= ABOUT THIS EXERCISE =
This exercise calls for the line with "Tap cell | 168 | 210", the line with "-- registers in", and all lines between them in the material below, output exactly and with no other lines.

+ + + + + + +

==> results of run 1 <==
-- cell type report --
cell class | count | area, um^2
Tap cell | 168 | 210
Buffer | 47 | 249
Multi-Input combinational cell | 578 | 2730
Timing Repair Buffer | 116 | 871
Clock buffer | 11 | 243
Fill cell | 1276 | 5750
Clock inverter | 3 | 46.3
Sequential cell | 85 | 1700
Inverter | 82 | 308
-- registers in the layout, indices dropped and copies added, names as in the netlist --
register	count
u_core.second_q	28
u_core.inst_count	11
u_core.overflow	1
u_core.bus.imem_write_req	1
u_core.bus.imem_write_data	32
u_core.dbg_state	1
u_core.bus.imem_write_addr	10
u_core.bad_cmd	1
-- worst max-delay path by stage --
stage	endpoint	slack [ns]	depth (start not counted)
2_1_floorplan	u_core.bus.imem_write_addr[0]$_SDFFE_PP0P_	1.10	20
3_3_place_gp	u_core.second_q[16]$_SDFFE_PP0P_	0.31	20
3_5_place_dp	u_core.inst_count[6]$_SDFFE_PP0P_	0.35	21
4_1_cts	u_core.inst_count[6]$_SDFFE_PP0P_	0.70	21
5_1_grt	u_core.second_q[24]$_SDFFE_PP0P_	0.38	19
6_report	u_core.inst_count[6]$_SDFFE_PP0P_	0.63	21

+ + + + + + +

= SOLUTION =
Tap cell | 168 | 210
Buffer | 47 | 249
Multi-Input combinational cell | 578 | 2730
Timing Repair Buffer | 116 | 871
Clock buffer | 11 | 243
Fill cell | 1276 | 5750
Clock inverter | 3 | 46.3
Sequential cell | 85 | 1700
Inverter | 82 | 308
-- registers in the layout, indices dropped and copies added, names as in the netlist --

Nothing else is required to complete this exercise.